**Aim of the exercise:** Check each line of the entries for "instret" and report the ones that have it.

:: Source material ::

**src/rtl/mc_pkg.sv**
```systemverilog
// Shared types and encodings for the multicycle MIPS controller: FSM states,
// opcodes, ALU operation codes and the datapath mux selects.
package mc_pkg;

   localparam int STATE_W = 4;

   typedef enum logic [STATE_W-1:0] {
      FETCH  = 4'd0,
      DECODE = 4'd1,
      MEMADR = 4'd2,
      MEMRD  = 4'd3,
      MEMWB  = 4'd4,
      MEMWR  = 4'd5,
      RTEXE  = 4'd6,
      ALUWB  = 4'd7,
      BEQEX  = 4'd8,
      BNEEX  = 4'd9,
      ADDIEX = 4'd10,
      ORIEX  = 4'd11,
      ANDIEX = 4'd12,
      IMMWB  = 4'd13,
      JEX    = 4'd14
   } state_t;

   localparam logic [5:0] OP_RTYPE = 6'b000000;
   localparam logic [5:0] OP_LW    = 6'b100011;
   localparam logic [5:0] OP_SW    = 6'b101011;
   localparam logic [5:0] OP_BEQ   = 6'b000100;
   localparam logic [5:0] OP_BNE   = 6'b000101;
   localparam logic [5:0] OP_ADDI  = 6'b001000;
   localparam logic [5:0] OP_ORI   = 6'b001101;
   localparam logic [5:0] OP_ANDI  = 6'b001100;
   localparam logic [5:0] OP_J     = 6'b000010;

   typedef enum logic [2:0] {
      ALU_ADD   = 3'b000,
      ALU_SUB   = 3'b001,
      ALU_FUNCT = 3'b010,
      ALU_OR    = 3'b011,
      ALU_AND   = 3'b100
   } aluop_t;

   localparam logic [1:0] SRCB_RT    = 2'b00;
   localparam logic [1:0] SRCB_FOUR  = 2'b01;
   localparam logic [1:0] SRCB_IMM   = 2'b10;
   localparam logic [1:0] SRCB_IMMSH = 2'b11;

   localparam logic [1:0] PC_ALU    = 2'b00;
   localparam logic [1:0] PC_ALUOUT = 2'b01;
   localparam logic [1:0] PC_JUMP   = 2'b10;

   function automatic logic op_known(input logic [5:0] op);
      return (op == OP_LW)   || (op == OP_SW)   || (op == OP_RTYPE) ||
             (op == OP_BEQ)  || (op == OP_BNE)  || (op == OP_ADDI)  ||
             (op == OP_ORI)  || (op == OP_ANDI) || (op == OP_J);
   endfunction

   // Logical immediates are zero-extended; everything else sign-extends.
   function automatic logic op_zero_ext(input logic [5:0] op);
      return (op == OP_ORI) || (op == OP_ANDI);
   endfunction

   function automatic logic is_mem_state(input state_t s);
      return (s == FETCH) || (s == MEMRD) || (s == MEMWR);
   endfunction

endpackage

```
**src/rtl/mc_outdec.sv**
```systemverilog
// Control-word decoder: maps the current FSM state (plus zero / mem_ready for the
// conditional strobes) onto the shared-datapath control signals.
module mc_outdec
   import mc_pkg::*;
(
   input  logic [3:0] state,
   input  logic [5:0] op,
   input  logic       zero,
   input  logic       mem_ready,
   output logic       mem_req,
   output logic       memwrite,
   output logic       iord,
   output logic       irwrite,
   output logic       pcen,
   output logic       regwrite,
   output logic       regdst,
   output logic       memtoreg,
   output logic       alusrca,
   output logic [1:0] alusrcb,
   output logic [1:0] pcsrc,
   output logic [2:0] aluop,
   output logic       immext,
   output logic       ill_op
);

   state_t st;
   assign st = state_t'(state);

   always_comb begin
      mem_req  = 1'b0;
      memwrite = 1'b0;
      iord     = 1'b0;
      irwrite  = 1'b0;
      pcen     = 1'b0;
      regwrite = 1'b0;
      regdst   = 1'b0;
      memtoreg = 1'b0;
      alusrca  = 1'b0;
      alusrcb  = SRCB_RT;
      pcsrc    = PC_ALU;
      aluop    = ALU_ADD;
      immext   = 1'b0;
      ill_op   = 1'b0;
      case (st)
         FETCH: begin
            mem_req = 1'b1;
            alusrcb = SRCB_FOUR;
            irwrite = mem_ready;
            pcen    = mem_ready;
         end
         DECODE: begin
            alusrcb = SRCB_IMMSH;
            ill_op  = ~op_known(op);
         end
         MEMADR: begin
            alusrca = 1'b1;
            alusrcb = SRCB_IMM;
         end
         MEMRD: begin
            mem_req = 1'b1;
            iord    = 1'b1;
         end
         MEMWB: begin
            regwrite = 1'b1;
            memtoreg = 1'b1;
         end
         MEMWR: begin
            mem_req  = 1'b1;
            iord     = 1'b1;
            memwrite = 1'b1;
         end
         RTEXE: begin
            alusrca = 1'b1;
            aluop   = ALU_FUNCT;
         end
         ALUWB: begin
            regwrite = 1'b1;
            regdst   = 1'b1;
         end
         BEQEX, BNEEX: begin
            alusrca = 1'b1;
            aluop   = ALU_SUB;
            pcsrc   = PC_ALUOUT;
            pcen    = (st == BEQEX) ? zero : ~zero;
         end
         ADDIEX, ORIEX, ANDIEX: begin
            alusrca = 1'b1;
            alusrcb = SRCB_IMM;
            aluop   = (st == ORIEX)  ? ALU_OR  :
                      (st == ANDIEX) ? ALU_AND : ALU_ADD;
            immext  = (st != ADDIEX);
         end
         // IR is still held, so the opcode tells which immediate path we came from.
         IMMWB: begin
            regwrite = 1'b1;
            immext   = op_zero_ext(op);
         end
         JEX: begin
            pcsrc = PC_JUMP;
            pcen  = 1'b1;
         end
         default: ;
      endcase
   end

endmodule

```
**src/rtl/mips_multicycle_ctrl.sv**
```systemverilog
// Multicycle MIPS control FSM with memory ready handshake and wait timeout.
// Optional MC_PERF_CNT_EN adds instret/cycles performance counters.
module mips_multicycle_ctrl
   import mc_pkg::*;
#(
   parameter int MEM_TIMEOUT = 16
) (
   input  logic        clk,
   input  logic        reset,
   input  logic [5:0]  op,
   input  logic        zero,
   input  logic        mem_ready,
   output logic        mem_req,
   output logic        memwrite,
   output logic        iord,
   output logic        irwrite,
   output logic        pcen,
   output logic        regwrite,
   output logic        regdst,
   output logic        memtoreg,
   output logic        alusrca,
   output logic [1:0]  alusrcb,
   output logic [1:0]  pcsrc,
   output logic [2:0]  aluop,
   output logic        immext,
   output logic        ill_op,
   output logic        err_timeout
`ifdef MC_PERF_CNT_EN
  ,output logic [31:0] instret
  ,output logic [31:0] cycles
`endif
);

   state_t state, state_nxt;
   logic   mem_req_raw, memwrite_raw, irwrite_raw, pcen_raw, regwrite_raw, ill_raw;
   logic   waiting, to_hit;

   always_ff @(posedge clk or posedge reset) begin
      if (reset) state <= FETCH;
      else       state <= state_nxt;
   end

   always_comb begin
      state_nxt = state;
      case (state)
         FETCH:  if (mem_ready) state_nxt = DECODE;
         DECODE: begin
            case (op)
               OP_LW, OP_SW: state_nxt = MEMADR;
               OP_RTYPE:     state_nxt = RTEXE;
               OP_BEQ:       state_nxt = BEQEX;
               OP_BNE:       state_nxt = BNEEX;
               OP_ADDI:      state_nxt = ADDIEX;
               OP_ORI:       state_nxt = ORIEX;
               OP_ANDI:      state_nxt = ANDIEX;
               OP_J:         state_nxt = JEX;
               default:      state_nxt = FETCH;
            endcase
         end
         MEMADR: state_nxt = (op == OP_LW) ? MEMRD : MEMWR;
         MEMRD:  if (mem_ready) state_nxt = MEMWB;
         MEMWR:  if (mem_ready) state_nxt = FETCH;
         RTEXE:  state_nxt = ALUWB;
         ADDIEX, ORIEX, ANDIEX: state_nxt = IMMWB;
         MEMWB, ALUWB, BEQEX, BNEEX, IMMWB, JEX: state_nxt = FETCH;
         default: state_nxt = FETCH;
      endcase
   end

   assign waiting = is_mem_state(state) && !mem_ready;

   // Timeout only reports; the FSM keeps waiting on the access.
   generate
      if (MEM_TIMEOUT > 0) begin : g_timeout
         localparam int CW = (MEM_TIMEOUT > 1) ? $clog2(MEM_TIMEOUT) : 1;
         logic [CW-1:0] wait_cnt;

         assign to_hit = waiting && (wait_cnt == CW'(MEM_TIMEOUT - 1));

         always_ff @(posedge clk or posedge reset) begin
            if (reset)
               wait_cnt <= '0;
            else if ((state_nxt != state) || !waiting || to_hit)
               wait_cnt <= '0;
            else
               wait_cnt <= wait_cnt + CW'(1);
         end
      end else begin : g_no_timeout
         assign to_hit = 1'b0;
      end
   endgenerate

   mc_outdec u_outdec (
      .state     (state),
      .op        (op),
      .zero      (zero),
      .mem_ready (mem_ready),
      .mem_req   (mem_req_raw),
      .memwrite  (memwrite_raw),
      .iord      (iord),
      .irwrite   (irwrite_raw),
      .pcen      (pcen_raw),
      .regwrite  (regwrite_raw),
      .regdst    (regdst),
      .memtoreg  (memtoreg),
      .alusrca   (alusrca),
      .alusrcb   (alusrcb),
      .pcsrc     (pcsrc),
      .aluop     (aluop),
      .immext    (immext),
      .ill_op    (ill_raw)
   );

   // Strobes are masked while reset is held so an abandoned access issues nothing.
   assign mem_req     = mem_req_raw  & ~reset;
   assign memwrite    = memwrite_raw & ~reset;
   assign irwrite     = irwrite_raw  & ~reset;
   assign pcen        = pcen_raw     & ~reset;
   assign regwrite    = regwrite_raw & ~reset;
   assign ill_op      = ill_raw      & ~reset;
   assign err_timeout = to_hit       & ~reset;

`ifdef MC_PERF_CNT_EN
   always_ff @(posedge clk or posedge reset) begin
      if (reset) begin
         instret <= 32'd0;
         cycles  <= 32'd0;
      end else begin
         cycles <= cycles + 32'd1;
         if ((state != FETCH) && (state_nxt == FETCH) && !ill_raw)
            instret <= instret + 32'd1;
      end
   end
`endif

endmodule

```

:::

**Written answer:**
// Optional MC_PERF_CNT_EN adds instret/cycles performance counters.
  ,output logic [31:0] instret
         instret <= 32'd0;
            instret <= instret + 32'd1;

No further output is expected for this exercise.